English actor (born 1996)

Karla-Simone Spence (born 19 July 1996) is a British actress and voiceover artist. She is best known for her roles in the film Blue Story (2019) and the ITVX period drama The Confessions of Frannie Langton (2022). She also appeared in the BBC series Gold Digger (2019) and Wannabe (2018).

==Early life==
Spence found her love for acting when she was 11 years old after she starred as Joseph in Joseph And The Amazing Technicolor Dreamcoat in her primary school's production. Spence attended Haberdashers' Hatcham College in New Cross. She is the older sister of Premier League footballer Djed Spence.

==Career==
Spence made her television debut in 2018 when she played Amber in the BBC Three short-form sitcom Wannabe. The following year, she starred as Cali Okello in the BBC One miniseries Gold Digger and in that same year she portrayed the leading lady, Leah in the film Blue Story. The film received critical acclaim and earned her nominations at the National Film Awards.

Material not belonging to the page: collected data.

==> config.mk <==
export PLATFORM = sky130hd
export DESIGN_NAME = psychic5_romreq_arbiter
export DESIGN_NICKNAME = d
export VERILOG_FILES = /design/src/rtl/psychic5_romreq_pkg.sv /design/src/rtl/psychic5_romreq_latch.sv /design/src/rtl/psychic5_romreq_arbiter.sv
export SDC_FILE = /design/constraint.sdc
export NUM_CORES = 1
export LEC_CHECK = 0
export BUFFER_PORTS_ARGS = -buffer_cell sky130_fd_sc_hd__buf_4
export CAP_MARGIN = 20
export CORE_ASPECT_RATIO = 0.6
export CORE_MARGIN = 2
export CORE_UTILIZATION = 49
export DETAILED_ROUTE_END_ITERATION = 8
export PLACE_DENSITY_LB_ADDON = 0.2
export SYNTH_ARGS = -nofsm -noshare
export SYNTH_HDL_FRONTEND = slang
export SYNTH_SLANG_ARGS = --single-unit
==> constraint.sdc <==
create_clock -name i_EMU_MCLK -period 2.35 [get_ports i_EMU_MCLK]
set_input_delay 0.47 -clock i_EMU_MCLK [delete_from_list [all_inputs] [get_ports i_EMU_MCLK]]
set_output_delay 0.47 -clock i_EMU_MCLK [all_outputs]
set_load 0.01 [all_outputs]
### config.mk
export PLATFORM = sky130hd
export DESIGN_NAME = chk_mon_flat
export DESIGN_NICKNAME = d
export VERILOG_FILES = /design/src/rtl/chk_mon_if.sv /design/src/rtl/chk_mon.sv /design/src/flat_wrapper.sv
export SDC_FILE = /design/constraint.sdc
export NUM_CORES = 1
export LEC_CHECK = 0
export CAP_MARGIN = 40
export CORE_MARGIN = 2
export CORE_UTILIZATION = 49
export CTS_CLUSTER_DIAMETER = 80
export DETAILED_ROUTE_END_ITERATION = 8
export PLACE_DENSITY = 0.8
export SYNTH_ARGS = -nofsm -noshare
export SYNTH_HDL_FRONTEND = slang
export SYNTH_SLANG_ARGS = --single-unit
### constraint.sdc
create_clock -name clk -period 2.26 [get_ports clk]
set_input_delay 0.339 -clock clk [delete_from_list [all_inputs] [get_ports clk]]
set_output_delay 0.339 -clock clk [all_outputs]
set_load 0.005 [all_outputs]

In August 2021, it was announced that Spence would star as the title role of Frannie Langton in the period drama The Confessions of Frannie Langton, an ITV adaptation of the novel of the same name by Sara Collins. The limited series premiered on ITVX in December 2022 and in March 2023 on BritBox and she has received critical acclaim for her performance.

In April 2022, Spence made her professional stage debut in House of Ife at Bush Theatre.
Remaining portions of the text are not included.